» **Activity**
Repeat exactly what appears from the opening line of the listing to the line with "run.sh (not shown)", inclusive.

++++++

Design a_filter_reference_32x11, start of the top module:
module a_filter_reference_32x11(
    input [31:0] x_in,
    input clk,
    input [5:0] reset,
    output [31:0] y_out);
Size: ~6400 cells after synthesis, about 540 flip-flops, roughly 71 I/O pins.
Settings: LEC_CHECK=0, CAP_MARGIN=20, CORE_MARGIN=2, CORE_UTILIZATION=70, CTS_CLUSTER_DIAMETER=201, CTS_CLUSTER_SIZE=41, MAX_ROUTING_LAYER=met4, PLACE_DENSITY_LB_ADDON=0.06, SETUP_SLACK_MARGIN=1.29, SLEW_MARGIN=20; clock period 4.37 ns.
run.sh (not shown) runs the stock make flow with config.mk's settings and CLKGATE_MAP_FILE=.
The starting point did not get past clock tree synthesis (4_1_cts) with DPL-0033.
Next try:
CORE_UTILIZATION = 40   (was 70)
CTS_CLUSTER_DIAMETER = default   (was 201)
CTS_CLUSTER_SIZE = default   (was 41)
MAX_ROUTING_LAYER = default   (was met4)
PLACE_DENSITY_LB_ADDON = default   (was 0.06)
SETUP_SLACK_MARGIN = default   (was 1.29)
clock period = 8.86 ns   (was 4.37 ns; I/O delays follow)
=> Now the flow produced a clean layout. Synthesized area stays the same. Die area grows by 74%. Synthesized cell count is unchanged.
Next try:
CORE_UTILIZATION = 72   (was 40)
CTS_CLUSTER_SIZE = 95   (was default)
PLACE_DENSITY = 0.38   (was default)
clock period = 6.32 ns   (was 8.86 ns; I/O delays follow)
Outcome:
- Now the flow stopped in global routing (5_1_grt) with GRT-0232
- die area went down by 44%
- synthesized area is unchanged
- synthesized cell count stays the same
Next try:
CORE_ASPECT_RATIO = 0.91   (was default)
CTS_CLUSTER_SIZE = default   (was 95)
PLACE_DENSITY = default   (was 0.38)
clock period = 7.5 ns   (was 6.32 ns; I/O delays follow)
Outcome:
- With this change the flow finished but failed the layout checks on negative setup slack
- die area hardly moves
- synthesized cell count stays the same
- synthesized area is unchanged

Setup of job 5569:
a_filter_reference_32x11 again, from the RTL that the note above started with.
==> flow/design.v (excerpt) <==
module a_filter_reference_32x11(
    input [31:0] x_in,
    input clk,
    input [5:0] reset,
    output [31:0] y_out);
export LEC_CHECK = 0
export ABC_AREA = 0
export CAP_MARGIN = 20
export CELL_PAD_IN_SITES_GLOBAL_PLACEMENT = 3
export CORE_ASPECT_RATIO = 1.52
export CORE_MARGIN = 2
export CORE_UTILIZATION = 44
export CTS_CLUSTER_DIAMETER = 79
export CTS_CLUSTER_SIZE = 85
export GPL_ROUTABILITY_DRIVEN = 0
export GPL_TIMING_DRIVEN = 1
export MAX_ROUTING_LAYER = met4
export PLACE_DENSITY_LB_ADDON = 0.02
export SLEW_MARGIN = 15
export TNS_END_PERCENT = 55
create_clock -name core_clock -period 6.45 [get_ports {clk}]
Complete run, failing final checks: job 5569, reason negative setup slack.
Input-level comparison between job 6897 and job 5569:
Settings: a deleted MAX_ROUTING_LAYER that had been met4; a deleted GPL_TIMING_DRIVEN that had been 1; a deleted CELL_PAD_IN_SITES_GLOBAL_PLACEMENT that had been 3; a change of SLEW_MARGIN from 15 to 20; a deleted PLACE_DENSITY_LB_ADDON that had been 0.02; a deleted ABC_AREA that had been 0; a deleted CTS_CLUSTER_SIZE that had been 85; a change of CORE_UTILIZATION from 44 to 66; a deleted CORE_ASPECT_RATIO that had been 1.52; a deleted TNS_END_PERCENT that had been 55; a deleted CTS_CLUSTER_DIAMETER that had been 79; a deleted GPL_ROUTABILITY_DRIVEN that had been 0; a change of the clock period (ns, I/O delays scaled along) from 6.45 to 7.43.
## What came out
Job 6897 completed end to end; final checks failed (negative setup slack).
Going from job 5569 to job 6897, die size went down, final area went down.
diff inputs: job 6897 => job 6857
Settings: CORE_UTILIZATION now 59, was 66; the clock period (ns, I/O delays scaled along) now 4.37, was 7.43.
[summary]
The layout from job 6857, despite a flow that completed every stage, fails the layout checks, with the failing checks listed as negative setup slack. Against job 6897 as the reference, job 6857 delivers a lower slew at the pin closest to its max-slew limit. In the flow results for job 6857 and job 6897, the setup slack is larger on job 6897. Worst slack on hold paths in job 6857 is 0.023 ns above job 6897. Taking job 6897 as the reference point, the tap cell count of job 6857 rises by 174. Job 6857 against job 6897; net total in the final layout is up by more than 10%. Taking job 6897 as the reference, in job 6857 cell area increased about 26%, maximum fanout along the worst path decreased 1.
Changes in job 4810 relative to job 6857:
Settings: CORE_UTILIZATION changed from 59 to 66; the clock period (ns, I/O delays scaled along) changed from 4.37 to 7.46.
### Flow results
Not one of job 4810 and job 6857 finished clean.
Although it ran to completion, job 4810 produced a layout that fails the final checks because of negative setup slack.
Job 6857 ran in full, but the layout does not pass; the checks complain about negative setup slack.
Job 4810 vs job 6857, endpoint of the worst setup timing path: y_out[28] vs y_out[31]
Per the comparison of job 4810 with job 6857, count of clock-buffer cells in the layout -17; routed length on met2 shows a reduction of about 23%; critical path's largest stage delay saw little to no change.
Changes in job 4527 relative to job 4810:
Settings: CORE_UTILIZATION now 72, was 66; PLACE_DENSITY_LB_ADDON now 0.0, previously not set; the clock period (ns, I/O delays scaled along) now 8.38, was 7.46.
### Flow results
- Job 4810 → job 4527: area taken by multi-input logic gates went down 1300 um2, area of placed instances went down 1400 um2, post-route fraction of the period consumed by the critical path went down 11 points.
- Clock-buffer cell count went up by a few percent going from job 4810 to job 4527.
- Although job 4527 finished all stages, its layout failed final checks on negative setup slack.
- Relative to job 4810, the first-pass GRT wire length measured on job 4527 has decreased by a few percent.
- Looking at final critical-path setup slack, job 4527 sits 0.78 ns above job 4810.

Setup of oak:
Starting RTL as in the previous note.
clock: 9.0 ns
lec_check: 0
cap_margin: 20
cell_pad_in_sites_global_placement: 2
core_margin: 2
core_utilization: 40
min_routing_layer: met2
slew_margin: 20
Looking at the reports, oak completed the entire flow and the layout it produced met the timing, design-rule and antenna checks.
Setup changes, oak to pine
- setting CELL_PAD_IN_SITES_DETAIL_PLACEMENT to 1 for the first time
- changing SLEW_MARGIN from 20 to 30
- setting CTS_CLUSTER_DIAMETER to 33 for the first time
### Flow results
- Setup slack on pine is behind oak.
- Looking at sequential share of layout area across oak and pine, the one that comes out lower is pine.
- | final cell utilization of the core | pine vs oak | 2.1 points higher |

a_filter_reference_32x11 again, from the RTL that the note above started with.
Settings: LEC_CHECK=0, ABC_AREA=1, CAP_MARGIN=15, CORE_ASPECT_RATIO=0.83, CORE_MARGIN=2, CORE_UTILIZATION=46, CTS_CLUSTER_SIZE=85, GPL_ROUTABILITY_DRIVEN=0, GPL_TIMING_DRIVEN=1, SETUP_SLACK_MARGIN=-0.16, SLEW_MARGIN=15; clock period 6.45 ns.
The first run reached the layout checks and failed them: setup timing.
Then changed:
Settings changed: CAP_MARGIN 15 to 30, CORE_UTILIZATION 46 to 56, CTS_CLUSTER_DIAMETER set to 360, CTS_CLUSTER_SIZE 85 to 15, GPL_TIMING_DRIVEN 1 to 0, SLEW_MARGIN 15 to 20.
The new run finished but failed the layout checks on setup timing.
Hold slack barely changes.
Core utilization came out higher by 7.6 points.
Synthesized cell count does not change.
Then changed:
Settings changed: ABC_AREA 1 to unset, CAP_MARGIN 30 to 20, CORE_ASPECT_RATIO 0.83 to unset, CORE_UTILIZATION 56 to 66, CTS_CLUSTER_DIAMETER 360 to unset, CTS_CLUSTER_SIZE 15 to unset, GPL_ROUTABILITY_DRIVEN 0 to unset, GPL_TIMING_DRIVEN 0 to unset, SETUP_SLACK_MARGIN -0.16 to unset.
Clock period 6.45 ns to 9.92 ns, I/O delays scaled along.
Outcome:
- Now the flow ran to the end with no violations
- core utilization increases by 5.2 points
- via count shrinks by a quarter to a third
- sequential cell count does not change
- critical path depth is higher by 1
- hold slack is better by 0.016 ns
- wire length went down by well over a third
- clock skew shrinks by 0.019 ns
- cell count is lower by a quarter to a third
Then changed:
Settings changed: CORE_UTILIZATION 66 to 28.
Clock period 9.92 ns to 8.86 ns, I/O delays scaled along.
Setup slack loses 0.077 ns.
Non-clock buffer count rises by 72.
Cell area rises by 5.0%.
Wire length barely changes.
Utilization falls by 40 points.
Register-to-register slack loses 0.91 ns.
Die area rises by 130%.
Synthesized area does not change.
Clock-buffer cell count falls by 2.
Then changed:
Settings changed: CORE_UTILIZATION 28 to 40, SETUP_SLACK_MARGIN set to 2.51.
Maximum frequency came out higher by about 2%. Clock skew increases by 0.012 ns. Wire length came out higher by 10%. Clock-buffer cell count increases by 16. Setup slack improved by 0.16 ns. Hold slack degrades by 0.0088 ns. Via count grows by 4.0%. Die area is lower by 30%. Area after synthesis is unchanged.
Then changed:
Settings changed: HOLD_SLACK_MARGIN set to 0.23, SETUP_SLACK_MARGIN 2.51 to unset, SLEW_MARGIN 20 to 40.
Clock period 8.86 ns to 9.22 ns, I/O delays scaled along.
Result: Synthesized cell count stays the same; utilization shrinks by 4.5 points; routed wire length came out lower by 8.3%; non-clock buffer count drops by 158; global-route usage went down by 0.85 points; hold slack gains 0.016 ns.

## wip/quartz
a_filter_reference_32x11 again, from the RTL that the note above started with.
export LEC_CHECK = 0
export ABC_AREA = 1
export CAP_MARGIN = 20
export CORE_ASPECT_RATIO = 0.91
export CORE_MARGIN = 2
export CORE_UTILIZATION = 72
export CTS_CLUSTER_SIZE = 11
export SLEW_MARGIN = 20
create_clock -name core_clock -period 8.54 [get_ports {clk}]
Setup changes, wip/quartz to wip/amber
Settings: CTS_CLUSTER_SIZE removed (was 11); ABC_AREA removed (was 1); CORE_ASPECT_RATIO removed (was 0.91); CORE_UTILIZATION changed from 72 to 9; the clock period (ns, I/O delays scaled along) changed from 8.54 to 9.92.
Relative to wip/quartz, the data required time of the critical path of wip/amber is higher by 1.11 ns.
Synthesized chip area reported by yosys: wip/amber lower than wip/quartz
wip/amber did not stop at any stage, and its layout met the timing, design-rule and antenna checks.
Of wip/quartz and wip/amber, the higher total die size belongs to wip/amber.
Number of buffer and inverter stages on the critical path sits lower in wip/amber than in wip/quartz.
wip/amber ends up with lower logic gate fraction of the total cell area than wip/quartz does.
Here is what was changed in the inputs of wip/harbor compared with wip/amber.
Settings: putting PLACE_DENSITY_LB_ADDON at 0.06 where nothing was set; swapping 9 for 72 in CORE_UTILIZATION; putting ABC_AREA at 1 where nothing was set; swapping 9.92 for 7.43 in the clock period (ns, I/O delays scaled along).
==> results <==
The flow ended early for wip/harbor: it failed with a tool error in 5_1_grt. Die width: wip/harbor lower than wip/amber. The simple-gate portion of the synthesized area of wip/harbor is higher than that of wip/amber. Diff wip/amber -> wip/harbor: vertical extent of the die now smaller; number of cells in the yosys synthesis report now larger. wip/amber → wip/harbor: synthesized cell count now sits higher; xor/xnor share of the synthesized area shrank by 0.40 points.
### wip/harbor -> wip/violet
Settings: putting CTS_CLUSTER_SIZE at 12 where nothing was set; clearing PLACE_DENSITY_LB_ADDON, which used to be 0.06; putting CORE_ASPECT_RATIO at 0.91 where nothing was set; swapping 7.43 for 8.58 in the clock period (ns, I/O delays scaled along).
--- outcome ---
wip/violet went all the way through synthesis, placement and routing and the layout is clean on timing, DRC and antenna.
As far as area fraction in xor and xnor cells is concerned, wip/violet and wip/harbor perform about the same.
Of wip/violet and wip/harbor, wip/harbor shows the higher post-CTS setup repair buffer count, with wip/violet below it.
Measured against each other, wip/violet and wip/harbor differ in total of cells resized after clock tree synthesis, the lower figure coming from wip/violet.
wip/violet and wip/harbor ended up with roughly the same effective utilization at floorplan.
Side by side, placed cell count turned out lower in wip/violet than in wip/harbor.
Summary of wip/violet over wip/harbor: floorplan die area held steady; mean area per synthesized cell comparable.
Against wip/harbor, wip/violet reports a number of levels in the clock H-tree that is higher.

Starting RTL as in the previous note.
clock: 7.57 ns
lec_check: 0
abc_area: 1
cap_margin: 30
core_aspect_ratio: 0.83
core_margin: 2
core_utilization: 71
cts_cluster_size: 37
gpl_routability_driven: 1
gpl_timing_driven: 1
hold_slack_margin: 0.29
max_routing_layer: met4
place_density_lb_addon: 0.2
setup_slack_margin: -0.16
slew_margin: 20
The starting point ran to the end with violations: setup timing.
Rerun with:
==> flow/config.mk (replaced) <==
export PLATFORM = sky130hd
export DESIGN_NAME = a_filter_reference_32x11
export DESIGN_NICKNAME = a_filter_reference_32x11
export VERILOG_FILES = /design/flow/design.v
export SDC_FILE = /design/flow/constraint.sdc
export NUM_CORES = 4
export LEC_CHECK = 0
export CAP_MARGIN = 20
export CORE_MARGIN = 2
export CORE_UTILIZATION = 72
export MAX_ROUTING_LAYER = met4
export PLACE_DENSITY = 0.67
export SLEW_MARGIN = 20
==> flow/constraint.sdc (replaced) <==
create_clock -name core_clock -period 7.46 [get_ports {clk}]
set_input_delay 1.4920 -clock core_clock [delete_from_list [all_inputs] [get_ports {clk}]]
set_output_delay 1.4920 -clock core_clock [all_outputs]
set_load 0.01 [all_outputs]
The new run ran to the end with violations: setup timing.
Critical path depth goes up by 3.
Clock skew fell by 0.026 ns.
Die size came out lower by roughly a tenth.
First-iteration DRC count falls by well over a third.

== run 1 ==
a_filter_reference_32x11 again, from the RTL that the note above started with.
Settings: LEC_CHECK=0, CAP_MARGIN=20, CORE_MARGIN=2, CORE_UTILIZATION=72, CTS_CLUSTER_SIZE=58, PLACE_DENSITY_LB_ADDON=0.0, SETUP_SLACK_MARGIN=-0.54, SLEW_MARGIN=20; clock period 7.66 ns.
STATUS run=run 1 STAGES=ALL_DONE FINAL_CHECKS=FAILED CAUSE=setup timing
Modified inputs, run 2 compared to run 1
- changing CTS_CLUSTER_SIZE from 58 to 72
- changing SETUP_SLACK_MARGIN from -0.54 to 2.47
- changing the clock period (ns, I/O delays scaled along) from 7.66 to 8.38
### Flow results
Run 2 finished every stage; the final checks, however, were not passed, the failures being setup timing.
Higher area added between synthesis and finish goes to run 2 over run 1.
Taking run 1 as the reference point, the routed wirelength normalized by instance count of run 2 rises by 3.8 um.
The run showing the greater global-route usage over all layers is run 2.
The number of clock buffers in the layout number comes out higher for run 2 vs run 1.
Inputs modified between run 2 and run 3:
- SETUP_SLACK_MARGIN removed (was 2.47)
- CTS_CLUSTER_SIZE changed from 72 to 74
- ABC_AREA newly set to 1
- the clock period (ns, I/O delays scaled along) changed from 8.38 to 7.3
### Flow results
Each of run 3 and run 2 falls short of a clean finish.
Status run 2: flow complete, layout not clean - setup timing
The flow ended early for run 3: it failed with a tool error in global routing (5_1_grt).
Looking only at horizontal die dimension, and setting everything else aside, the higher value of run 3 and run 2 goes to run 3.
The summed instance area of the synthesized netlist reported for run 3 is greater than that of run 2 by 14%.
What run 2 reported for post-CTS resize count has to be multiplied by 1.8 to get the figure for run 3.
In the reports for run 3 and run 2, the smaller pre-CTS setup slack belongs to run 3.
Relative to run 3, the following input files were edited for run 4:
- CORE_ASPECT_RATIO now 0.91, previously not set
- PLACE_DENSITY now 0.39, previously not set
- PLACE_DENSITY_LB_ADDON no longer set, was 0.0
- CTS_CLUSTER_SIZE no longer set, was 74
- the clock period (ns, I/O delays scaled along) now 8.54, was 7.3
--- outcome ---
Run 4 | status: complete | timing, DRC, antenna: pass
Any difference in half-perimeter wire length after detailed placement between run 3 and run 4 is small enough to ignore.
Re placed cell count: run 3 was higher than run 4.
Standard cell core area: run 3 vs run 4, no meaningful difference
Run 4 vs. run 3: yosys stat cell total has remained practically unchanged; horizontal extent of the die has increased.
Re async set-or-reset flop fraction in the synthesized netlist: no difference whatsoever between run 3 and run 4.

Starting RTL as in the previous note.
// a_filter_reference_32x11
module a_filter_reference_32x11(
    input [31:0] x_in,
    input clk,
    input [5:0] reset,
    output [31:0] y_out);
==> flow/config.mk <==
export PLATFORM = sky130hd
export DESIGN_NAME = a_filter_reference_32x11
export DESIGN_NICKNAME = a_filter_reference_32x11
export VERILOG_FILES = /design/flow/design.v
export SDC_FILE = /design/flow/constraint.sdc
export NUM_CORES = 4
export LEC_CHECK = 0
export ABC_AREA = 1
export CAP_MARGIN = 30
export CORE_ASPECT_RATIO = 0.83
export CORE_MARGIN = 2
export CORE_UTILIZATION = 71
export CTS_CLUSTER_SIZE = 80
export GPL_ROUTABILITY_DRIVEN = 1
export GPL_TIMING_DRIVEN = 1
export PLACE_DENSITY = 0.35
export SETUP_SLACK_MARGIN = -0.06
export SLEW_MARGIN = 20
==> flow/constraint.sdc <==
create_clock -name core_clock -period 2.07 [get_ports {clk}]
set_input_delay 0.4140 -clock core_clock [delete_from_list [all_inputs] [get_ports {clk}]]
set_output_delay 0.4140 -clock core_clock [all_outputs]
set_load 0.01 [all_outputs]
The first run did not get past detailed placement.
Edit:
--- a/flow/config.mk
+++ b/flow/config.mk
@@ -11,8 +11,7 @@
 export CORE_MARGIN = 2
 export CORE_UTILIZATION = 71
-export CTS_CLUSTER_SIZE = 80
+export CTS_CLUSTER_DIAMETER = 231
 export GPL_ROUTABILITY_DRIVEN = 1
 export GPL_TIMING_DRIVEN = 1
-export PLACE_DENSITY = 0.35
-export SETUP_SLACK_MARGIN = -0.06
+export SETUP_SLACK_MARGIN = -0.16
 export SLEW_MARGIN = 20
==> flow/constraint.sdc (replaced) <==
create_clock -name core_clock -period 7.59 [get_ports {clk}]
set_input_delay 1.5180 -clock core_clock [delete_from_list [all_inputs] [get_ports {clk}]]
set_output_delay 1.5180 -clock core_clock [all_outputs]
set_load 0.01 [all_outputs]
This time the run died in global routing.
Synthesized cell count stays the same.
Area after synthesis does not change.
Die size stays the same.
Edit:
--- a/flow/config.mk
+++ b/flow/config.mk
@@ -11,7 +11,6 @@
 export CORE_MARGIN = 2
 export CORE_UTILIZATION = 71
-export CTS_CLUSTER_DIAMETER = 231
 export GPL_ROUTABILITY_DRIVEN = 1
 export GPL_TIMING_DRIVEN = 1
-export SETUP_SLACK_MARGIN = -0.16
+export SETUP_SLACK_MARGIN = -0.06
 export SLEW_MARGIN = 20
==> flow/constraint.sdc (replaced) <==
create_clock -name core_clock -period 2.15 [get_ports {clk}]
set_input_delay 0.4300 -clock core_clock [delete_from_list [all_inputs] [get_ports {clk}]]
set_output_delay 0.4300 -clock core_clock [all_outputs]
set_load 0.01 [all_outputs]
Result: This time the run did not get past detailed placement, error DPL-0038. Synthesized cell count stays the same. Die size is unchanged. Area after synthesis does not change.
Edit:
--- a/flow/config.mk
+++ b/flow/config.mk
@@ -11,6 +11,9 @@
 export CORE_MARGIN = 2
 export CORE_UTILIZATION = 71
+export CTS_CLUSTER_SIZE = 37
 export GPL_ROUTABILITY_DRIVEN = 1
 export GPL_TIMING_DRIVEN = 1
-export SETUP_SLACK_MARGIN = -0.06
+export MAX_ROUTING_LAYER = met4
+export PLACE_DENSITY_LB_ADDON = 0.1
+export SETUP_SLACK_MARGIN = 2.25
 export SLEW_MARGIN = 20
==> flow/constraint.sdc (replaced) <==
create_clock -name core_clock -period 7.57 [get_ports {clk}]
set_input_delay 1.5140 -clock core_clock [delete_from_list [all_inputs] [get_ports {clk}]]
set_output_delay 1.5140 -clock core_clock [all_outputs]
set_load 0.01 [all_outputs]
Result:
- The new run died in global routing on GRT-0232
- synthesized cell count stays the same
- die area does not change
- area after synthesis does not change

++++++

» **Solution**
Design a_filter_reference_32x11, start of the top module:
module a_filter_reference_32x11(
    input [31:0] x_in,
    input clk,
    input [5:0] reset,
    output [31:0] y_out);
Size: ~6400 cells after synthesis, about 540 flip-flops, roughly 71 I/O pins.
Settings: LEC_CHECK=0, CAP_MARGIN=20, CORE_MARGIN=2, CORE_UTILIZATION=70, CTS_CLUSTER_DIAMETER=201, CTS_CLUSTER_SIZE=41, MAX_ROUTING_LAYER=met4, PLACE_DENSITY_LB_ADDON=0.06, SETUP_SLACK_MARGIN=1.29, SLEW_MARGIN=20; clock period 4.37 ns.
run.sh (not shown) runs the stock make flow with config.mk's settings and CLKGATE_MAP_FILE=.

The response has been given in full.